* _WHAT YOU WILL DO_: All lines in the data that hold the word "into" need copying.

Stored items
◇ ◇ ◇ ◇ ◇ ◇ ◇
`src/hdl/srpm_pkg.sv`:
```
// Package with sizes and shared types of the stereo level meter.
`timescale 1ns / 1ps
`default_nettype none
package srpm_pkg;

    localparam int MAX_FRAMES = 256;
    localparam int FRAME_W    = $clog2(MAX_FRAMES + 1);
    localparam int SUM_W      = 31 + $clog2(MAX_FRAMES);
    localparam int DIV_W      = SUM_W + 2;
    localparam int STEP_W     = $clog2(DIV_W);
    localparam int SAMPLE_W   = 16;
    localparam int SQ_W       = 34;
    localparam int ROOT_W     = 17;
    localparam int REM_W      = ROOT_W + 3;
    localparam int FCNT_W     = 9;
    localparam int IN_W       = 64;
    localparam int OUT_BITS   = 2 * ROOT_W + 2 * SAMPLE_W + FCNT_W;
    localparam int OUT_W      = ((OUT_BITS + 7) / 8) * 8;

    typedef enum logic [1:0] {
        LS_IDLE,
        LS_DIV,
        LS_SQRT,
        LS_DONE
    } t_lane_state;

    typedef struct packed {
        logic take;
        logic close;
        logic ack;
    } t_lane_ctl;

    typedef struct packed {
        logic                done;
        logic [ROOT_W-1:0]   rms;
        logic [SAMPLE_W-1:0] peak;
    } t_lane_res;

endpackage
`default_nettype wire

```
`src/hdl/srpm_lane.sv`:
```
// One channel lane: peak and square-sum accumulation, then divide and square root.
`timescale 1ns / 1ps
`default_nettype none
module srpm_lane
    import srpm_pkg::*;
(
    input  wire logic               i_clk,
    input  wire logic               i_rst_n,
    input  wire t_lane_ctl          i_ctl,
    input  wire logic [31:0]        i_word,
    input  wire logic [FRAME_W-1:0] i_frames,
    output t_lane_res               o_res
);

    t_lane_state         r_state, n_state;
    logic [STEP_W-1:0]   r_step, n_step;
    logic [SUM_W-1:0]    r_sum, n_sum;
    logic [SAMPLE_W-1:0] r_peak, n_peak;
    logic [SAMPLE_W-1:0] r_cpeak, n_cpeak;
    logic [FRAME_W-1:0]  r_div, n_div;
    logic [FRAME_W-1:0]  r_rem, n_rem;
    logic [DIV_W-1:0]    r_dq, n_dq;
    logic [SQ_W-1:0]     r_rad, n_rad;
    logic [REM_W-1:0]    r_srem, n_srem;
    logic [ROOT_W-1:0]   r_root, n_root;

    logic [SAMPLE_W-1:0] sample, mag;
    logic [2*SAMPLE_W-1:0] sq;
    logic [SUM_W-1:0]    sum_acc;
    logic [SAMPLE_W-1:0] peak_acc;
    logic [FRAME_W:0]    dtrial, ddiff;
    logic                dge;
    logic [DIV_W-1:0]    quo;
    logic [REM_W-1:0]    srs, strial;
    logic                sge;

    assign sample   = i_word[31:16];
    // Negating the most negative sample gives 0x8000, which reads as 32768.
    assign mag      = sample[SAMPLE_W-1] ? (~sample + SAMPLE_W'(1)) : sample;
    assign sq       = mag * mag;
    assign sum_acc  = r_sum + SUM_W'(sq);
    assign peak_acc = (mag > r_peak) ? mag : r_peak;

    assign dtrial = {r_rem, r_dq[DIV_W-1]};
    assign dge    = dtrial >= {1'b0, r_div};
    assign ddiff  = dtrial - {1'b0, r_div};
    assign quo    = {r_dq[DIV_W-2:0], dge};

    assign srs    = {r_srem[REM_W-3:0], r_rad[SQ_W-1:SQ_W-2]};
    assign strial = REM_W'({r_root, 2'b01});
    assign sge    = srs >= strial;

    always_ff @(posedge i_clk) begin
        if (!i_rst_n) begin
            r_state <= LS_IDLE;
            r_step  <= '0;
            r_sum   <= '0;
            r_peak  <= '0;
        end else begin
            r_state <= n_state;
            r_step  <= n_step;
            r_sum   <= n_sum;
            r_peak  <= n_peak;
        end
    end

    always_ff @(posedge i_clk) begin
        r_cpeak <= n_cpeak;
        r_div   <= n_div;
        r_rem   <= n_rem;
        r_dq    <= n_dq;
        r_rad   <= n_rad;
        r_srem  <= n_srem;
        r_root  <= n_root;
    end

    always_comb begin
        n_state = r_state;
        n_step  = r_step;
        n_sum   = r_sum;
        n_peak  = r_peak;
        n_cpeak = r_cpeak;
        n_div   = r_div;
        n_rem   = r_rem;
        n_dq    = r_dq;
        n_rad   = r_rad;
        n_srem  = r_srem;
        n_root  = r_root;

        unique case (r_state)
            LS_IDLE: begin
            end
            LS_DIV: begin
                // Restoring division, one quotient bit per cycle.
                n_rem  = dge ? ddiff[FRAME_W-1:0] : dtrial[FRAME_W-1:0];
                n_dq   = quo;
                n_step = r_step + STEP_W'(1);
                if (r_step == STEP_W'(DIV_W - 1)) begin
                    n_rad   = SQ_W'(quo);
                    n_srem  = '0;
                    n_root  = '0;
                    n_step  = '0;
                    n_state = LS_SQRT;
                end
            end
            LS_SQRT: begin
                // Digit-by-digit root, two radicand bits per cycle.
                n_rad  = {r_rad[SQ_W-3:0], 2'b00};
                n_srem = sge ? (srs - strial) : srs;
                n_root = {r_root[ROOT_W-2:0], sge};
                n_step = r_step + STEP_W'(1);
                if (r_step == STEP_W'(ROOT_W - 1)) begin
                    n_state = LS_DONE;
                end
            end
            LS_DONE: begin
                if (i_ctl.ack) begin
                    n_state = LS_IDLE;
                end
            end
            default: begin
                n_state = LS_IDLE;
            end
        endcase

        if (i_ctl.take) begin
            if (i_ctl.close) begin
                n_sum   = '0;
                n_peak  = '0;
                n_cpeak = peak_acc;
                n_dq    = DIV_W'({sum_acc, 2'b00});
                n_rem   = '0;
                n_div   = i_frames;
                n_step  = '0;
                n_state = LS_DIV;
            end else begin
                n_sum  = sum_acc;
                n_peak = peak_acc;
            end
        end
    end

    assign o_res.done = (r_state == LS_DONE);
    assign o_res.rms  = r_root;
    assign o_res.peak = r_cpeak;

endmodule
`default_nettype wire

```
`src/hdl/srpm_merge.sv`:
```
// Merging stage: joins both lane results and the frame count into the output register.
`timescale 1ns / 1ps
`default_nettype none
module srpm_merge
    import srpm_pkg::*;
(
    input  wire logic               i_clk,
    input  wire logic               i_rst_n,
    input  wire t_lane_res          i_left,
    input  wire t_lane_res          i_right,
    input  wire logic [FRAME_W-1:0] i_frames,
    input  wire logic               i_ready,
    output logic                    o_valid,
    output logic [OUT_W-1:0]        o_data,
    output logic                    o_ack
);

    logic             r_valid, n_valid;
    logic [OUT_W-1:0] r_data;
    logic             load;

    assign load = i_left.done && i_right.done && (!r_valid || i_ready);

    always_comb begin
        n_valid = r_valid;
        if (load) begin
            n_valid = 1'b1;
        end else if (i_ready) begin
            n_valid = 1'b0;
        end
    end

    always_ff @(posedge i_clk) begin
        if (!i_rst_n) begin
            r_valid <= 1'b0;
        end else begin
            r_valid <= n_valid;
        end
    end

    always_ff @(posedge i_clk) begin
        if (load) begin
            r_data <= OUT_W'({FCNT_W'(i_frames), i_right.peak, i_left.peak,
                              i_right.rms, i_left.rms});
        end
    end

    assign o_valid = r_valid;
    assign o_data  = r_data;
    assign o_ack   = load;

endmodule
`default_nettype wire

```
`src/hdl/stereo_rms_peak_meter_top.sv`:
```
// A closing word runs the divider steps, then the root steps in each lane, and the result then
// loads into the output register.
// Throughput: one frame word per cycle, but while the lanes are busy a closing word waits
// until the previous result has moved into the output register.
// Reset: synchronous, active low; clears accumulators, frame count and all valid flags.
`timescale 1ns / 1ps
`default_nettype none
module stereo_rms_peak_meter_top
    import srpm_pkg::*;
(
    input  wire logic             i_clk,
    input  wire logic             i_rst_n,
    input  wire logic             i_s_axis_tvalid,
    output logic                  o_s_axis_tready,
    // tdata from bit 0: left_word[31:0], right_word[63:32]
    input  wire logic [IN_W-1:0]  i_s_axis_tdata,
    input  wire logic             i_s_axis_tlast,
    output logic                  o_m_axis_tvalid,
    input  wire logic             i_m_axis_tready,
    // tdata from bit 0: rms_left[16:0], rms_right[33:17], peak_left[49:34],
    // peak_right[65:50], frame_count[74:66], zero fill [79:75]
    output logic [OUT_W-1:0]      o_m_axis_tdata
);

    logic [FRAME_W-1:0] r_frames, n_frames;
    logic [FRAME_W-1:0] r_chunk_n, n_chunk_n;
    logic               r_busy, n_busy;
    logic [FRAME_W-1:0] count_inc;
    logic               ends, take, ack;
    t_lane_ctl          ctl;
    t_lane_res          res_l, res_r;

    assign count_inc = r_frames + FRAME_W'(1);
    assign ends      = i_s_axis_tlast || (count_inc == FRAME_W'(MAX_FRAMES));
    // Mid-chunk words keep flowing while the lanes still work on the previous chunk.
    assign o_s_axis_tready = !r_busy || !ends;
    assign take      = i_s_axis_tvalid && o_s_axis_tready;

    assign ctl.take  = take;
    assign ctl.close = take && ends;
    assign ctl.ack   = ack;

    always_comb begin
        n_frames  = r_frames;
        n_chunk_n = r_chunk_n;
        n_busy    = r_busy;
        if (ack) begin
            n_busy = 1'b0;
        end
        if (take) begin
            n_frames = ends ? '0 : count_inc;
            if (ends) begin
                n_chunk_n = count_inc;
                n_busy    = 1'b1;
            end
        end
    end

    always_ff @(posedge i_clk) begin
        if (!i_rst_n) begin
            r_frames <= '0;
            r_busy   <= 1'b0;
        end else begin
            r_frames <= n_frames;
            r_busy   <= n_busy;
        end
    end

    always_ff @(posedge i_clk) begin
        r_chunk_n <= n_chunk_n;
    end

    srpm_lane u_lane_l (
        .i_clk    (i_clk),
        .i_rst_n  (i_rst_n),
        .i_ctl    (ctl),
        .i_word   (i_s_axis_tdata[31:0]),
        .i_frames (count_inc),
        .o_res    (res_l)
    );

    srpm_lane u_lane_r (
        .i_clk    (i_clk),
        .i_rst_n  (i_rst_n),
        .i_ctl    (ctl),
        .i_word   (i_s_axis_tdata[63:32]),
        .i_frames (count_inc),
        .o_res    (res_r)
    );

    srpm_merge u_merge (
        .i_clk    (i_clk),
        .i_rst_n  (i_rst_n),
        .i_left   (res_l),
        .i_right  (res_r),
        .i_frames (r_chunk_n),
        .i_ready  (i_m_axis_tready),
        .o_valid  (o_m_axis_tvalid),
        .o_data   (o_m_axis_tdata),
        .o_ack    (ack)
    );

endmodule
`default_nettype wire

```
◇ ◇ ◇ ◇ ◇ ◇ ◇
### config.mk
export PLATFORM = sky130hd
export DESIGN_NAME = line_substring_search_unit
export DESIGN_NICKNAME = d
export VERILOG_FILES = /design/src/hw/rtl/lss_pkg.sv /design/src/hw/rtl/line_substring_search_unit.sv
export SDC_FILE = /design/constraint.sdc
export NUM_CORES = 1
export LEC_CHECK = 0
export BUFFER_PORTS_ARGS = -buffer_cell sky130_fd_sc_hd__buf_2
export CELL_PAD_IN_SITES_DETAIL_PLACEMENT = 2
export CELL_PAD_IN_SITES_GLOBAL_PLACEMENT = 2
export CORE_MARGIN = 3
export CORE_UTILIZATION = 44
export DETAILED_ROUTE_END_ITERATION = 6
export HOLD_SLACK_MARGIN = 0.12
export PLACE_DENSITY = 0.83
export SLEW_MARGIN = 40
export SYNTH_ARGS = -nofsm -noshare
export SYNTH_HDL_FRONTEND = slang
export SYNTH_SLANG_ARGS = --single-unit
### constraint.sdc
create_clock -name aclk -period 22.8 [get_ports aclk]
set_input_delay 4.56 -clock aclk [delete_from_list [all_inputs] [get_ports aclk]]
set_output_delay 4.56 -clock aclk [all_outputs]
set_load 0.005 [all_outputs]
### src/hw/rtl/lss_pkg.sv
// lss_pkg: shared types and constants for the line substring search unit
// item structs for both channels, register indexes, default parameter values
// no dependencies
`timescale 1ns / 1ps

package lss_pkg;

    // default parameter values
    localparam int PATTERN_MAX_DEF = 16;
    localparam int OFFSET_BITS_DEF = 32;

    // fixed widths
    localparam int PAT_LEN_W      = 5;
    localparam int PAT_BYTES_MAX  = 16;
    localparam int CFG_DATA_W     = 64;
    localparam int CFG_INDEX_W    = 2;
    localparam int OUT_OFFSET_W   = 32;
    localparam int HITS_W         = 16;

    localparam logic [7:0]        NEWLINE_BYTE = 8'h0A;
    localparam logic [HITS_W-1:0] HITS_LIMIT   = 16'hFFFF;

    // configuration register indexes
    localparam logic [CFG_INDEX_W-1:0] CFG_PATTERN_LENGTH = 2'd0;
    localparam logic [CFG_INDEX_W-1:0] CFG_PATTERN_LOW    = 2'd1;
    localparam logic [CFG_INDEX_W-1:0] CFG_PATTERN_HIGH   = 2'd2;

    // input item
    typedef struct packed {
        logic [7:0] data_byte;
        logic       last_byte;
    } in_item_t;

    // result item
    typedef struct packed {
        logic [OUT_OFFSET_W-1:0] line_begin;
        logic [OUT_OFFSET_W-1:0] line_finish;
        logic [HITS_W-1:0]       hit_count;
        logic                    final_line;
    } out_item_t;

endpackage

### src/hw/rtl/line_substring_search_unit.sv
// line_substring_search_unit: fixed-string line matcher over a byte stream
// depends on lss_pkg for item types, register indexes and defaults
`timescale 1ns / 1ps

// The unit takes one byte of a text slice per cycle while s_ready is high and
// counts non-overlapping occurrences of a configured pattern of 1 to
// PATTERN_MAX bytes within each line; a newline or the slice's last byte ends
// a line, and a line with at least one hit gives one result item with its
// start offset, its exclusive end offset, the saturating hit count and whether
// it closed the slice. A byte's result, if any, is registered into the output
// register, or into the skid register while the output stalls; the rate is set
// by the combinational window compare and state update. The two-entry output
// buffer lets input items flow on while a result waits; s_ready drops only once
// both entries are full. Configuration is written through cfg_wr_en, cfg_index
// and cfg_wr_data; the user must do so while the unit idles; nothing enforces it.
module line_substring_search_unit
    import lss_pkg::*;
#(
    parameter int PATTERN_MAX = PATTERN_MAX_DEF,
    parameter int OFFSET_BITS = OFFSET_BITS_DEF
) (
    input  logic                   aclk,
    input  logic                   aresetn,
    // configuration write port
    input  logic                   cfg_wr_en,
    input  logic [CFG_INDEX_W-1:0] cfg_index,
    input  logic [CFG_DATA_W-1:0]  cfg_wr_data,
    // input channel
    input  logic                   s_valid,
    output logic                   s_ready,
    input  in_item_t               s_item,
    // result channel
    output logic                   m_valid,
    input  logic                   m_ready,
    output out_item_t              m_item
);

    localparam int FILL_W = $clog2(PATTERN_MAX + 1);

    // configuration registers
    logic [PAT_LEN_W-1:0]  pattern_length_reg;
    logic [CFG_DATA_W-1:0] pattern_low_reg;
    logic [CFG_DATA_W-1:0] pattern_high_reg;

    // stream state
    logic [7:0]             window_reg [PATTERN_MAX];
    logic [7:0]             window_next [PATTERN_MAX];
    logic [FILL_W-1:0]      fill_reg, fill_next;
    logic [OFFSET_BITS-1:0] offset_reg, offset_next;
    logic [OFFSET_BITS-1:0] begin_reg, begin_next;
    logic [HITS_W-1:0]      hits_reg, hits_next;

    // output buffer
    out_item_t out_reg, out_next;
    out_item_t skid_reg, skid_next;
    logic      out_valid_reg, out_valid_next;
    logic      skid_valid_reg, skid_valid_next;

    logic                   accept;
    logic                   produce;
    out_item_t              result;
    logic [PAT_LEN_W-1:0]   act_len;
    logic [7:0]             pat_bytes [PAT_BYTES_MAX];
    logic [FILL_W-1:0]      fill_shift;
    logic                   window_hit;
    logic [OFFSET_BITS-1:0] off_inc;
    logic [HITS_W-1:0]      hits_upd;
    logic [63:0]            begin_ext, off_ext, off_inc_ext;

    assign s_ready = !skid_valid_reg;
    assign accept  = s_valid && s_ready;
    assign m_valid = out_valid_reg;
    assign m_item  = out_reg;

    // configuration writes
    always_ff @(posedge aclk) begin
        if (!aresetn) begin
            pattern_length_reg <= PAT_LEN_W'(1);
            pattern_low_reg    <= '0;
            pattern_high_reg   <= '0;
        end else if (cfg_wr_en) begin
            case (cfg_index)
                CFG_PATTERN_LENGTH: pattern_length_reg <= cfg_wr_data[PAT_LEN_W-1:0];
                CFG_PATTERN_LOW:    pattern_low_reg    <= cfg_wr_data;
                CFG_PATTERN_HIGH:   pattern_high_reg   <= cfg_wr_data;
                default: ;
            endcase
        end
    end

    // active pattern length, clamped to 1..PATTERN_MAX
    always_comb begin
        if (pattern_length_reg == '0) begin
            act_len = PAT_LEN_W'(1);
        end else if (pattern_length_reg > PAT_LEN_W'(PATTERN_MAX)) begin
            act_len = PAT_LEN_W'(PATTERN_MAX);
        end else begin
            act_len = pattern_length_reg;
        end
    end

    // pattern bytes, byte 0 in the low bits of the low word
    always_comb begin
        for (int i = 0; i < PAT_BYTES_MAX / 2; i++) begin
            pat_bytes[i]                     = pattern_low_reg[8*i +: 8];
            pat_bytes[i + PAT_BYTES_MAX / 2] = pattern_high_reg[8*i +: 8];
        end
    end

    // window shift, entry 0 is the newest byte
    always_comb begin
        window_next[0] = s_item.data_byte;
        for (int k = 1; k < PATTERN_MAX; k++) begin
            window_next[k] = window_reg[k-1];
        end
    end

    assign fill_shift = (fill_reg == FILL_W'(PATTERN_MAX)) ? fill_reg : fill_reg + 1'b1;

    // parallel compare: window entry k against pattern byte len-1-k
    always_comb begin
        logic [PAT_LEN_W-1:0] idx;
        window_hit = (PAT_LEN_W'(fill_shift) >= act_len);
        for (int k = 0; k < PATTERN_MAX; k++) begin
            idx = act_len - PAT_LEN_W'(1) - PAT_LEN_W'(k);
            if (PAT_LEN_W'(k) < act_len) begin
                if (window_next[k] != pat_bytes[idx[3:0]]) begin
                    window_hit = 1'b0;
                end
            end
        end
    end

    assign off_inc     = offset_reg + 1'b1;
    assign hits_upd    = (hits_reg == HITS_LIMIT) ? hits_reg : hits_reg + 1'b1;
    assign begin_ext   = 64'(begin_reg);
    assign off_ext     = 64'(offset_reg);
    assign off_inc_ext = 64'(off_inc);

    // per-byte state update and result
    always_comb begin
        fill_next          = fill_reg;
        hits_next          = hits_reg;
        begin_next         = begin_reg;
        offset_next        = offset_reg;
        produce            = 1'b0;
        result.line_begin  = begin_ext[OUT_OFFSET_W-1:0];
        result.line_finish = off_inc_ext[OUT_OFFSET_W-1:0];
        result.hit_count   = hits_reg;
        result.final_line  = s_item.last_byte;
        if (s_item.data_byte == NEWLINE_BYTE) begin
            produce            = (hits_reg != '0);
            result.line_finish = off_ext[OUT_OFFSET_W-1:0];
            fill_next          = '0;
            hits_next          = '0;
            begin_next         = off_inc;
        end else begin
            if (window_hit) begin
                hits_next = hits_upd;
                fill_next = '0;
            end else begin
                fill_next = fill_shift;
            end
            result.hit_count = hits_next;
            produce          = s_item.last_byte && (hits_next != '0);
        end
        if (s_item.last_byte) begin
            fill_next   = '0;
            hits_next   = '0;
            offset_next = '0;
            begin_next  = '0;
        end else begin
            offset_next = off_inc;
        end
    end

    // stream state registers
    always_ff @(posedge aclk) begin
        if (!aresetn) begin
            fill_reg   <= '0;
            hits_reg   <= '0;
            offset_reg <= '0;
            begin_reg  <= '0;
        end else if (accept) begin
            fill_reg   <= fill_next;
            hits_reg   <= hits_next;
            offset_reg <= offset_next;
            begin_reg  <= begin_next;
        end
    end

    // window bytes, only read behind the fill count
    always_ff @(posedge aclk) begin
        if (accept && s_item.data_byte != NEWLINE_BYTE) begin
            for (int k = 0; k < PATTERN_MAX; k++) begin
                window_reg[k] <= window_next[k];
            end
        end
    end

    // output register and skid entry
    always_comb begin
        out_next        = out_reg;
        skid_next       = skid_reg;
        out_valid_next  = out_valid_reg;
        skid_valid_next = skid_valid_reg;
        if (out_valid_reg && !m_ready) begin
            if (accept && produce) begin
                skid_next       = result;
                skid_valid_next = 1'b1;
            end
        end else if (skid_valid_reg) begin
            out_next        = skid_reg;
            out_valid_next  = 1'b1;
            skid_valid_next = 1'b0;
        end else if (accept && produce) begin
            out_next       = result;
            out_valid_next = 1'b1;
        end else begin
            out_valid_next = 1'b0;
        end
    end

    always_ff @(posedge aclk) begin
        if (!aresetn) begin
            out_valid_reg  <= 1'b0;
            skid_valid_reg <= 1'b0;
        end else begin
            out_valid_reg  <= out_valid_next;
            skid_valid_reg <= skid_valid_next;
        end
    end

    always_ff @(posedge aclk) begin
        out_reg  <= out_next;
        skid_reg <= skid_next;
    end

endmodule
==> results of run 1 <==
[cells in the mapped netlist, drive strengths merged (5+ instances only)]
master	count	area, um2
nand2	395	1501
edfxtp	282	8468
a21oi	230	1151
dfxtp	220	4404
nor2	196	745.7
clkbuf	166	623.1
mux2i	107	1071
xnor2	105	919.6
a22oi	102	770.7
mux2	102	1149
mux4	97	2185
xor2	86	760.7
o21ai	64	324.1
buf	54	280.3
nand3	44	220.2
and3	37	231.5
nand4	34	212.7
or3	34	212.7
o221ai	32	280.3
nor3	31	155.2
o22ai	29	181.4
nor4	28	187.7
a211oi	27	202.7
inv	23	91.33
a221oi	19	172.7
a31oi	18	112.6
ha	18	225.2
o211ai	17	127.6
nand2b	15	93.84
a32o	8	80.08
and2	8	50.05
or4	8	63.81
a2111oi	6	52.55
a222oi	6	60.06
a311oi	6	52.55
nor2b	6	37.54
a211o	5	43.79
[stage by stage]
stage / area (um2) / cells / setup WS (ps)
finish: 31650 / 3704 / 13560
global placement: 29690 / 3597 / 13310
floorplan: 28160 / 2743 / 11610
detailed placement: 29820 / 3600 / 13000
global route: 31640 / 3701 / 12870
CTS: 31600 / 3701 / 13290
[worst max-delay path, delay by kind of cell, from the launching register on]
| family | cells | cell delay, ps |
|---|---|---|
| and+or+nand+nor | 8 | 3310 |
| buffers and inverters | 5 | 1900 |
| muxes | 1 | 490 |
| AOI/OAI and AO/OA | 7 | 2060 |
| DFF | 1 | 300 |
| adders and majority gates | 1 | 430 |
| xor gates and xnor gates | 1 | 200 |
◇ ◇ ◇ ◇ ◇ ◇ ◇
* _TASK RESULT_:
// Merging stage: joins both lane results and the frame count into the output register.
// loads into the output register.
// until the previous result has moved into the output register.
// it closed the slice. A byte's result, if any, is registered into the output
// register, or into the skid register while the output stalls; the rate is set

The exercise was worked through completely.